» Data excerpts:
☆ ☆ ☆ ☆

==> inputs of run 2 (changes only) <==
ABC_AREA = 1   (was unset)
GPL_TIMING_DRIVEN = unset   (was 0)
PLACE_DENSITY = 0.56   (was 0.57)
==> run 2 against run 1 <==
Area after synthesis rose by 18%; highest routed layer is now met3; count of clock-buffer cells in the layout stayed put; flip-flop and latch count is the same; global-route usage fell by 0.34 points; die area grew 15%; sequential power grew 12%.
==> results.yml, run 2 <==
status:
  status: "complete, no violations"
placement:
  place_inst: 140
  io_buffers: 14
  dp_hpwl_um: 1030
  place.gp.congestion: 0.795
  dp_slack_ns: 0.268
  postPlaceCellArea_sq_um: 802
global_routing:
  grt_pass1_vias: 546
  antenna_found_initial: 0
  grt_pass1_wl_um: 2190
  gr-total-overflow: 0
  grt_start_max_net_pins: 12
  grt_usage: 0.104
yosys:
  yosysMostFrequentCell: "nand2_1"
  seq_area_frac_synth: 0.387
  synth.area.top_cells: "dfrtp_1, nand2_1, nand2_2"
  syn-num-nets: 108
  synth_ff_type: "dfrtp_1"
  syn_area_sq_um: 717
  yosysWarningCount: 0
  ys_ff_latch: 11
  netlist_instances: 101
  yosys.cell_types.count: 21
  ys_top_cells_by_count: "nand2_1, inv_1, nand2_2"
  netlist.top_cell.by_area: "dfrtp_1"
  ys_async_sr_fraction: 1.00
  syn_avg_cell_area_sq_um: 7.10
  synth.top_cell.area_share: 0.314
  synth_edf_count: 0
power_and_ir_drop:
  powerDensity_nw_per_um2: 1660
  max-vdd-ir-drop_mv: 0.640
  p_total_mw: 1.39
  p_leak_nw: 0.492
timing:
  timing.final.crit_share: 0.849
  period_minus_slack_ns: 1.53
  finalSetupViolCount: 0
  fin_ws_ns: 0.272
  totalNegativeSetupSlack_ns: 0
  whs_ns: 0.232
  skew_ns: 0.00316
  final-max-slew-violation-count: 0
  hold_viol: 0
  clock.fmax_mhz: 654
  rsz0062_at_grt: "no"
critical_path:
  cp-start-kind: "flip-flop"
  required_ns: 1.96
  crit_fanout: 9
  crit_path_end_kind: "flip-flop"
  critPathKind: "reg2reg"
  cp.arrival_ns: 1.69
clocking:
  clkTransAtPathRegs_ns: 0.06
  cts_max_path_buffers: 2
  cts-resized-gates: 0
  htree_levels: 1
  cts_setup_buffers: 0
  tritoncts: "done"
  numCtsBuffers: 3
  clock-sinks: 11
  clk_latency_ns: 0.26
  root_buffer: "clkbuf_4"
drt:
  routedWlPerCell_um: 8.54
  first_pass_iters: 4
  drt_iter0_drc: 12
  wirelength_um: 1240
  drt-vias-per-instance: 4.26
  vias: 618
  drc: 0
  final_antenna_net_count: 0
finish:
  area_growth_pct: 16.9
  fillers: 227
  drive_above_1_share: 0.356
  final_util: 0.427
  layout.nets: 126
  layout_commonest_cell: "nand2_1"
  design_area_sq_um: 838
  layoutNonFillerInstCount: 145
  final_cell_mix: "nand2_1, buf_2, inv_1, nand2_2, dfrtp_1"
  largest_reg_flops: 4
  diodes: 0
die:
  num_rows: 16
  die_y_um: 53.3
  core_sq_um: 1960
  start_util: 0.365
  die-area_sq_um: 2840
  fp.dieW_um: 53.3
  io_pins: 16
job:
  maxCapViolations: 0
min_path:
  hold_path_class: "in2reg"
File: src/rtl/button_action_sequencer.sv
// rtl/button_action_sequencer.sv - grants one button request at a time to the game engine and acks it
// Define ACTION_RR_ARB_EN for round-robin arbitration; default is fixed lowest-index priority.
module button_action_sequencer #(
  parameter int N_BTN      = 4,
  parameter int GAP_CYCLES = 16,
  parameter int TIMEOUT    = 255
) (
  input  logic                       clk,
  input  logic                       iReset,
  input  logic [N_BTN-1:0]           iReq,
  input  logic                       iEngineReady,
  input  logic                       iEngineDone,
  output logic                       oActionValid,
  output logic [$clog2(N_BTN)-1:0]   oActionId,
  output logic [N_BTN-1:0]           oAck,
  output logic                       oTimeout,
  output logic                       oBusy,
  output logic [4:0]                 LEDs
);

  localparam int IDW  = $clog2(N_BTN);
  localparam int MAXC = (TIMEOUT > GAP_CYCLES) ? TIMEOUT : GAP_CYCLES;
  localparam int CW   = $clog2(MAXC + 1);
  localparam logic [CW-1:0] TMO_LOAD = CW'(TIMEOUT);
  localparam logic [CW-1:0] GAP_LOAD = (GAP_CYCLES > 0) ? CW'(GAP_CYCLES - 1) : '0;

  typedef enum logic [2:0] {
    S_IDLE  = 3'd0,
    S_ISSUE = 3'd1,
    S_WAIT  = 3'd2,
    S_ACK   = 3'd3,
    S_GAP   = 3'd4
  } state_t;

  state_t         r_state, w_state_next;
  logic [IDW-1:0] r_grant, w_grant_next;
  logic [IDW-1:0] w_pick;
  logic [CW-1:0]  r_cnt, w_cnt_next;
  logic           r_tmo, w_tmo_next;

`ifdef ACTION_RR_ARB_EN
  logic [IDW-1:0] r_last, w_last_next;

  // Descending scan so the candidate closest after r_last is assigned last and wins.
  always_comb begin
    int w_idx;
    w_pick = '0;
    w_idx  = 0;
    for (int k = N_BTN; k >= 1; k--) begin
      w_idx = (int'(r_last) + k) % N_BTN;
      if (iReq[w_idx[IDW-1:0]]) w_pick = w_idx[IDW-1:0];
    end
  end
`else
  always_comb begin
    w_pick = '0;
    for (int i = N_BTN - 1; i >= 0; i--) begin
      if (iReq[i[IDW-1:0]]) w_pick = i[IDW-1:0];
    end
  end
`endif

  always_ff @(posedge clk or posedge iReset) begin
    if (iReset) begin
      r_state <= S_IDLE;
      r_grant <= '0;
      r_cnt   <= '0;
      r_tmo   <= 1'b0;
`ifdef ACTION_RR_ARB_EN
      r_last  <= IDW'(N_BTN - 1);
`endif
    end else begin
      r_state <= w_state_next;
      r_grant <= w_grant_next;
      r_cnt   <= w_cnt_next;
      r_tmo   <= w_tmo_next;
`ifdef ACTION_RR_ARB_EN
      r_last  <= w_last_next;
`endif
    end
  end

  always_comb begin
    w_state_next = r_state;
    w_grant_next = r_grant;
    w_cnt_next   = r_cnt;
    w_tmo_next   = r_tmo;
`ifdef ACTION_RR_ARB_EN
    w_last_next  = r_last;
`endif
    case (r_state)
      S_IDLE: begin
        if (|iReq) begin
          w_grant_next = w_pick;
          w_tmo_next   = 1'b0;
          w_state_next = S_ISSUE;
        end
      end
      S_ISSUE: begin
        // A handshake in the same cycle as the request drop still proceeds.
        if (iEngineReady) begin
          w_cnt_next   = TMO_LOAD;
          w_state_next = S_WAIT;
        end else if (!iReq[r_grant]) begin
          w_state_next = S_IDLE;
        end
      end
      S_WAIT: begin
        if (iEngineDone) begin
          w_tmo_next   = 1'b0;
          w_state_next = S_ACK;
        end else if (r_cnt == '0) begin
          w_tmo_next   = 1'b1;
          w_state_next = S_ACK;
        end else begin
          w_cnt_next = r_cnt - 1'b1;
        end
      end
      S_ACK: begin
        w_tmo_next = 1'b0;
`ifdef ACTION_RR_ARB_EN
        w_last_next = r_grant;
`endif
        if (GAP_CYCLES == 0) begin
          w_state_next = S_IDLE;
        end else begin
          w_cnt_next   = GAP_LOAD;
          w_state_next = S_GAP;
        end
      end
      S_GAP: begin
        if (r_cnt == '0) begin
          w_state_next = S_IDLE;
        end else begin
          w_cnt_next = r_cnt - 1'b1;
        end
      end
      default: begin
        w_state_next = S_IDLE;
      end
    endcase
  end

  always_comb begin
    oActionValid = (r_state == S_ISSUE);
    oActionId    = '0;
    oAck         = '0;
    oTimeout     = 1'b0;
    oBusy        = (r_state != S_IDLE);
    LEDs         = 5'b00000;
    if (r_state == S_ISSUE) oActionId = r_grant;
    if (r_state == S_ACK) begin
      oAck[r_grant] = 1'b1;
      oTimeout      = r_tmo;
    end
    case (r_state)
      S_IDLE:  LEDs = 5'b00001;
      S_ISSUE: LEDs = 5'b00010;
      S_WAIT:  LEDs = 5'b00100;
      S_ACK:   LEDs = 5'b01000;
      S_GAP:   LEDs = 5'b10000;
      default: LEDs = 5'b00000;
    endcase
  end

endmodule
===== src/rtl/ring_nic_pkg.sv =====
// Shared constants for the ring NIC: register map and packet field positions.
// Packets pass through untouched; the field positions document the layout and locate the vc bit.
package ring_nic_pkg;

    localparam logic [1:0] ADDR_IN_BUF   = 2'd0;
    localparam logic [1:0] ADDR_IN_STAT  = 2'd1;
    localparam logic [1:0] ADDR_OUT_BUF  = 2'd2;
    localparam logic [1:0] ADDR_OUT_STAT = 2'd3;

    localparam int VC_BIT  = 63;
    localparam int DIR_BIT = 62;
    localparam int HOP_MSB = 55;
    localparam int HOP_LSB = 48;

endpackage


===== src/rtl/ring_nic_channel_buf.sv =====
// One-entry packet register with a full flag, used for both NIC channels.
// A load always wins over a clear; callers only load while the entry is empty.
module nic_channel_buf #(
    parameter int WIDTH = 64
) (
    input  logic             clk,
    input  logic             reset,
    input  logic             load,
    input  logic             clear,
    input  logic [WIDTH-1:0] data,
    output logic [WIDTH-1:0] q,
    output logic             full
);

    always_ff @(posedge clk or negedge reset) begin
        if (!reset) begin
            q    <= '0;
            full <= 1'b0;
        end else if (load) begin
            q    <= data;
            full <= 1'b1;
        end else if (clear) begin
            full <= 1'b0;
        end
    end

endmodule


===== src/rtl/ring_nic.sv =====
// Ring NIC: buffers one packet in each direction between the router PE port and the processor.
// Sends are gated so a packet only leaves during the ring phase named by its vc bit.
module ring_nic
    import ring_nic_pkg::*;
#(
    parameter int WIDTH = 64
) (
    input  logic             clk,
    input  logic             reset,
    input  logic             polarity,
    input  logic [1:0]       addr,
    input  logic [WIDTH-1:0] d_in,
    output logic [WIDTH-1:0] d_out,
    input  logic             nicEn,
    input  logic             nicWrEn,
    input  logic             net_si,
    output logic             net_ri,
    input  logic [WIDTH-1:0] net_di,
    output logic             net_so,
    input  logic             net_ro,
    output logic [WIDTH-1:0] net_do
);

    logic             rd;
    logic             wr;
    logic             in_full;
    logic             out_full;
    logic [WIDTH-1:0] in_buf;
    logic [WIDTH-1:0] out_buf;

    assign rd = nicEn && !nicWrEn;
    assign wr = nicEn && nicWrEn;

    assign net_ri = reset && !in_full;
    assign net_so = reset && out_full && net_ro && (out_buf[VC_BIT] == polarity);
    assign net_do = out_buf;

    nic_channel_buf #(.WIDTH(WIDTH)) u_in_buf (
        .clk   (clk),
        .reset (reset),
        .load  (net_si && net_ri),
        .clear (rd && (addr == ADDR_IN_BUF)),
        .data  (net_di),
        .q     (in_buf),
        .full  (in_full)
    );

    // A write that arrives while full is dropped, even if a send empties the buffer on the same edge.
    nic_channel_buf #(.WIDTH(WIDTH)) u_out_buf (
        .clk   (clk),
        .reset (reset),
        .load  (wr && (addr == ADDR_OUT_BUF) && !out_full),
        .clear (net_so),
        .data  (d_in),
        .q     (out_buf),
        .full  (out_full)
    );

    always_comb begin
        d_out = '0;
        if (reset && rd) begin
            case (addr)
                ADDR_IN_BUF:   d_out = in_buf;
                ADDR_IN_STAT:  d_out = {{(WIDTH-1){1'b0}}, in_full};
                ADDR_OUT_STAT: d_out = {{(WIDTH-1){1'b0}}, out_full};
                default:       d_out = '0;
            endcase
        end
    end

endmodule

☆ ☆ ☆ ☆

» What is expected: Look above and return each line of the records exactly, from the very first through the line with "run 2 against", both included.

» Exercise response:
==> inputs of run 2 (changes only) <==
ABC_AREA = 1   (was unset)
GPL_TIMING_DRIVEN = unset   (was 0)
PLACE_DENSITY = 0.56   (was 0.57)
==> run 2 against run 1 <==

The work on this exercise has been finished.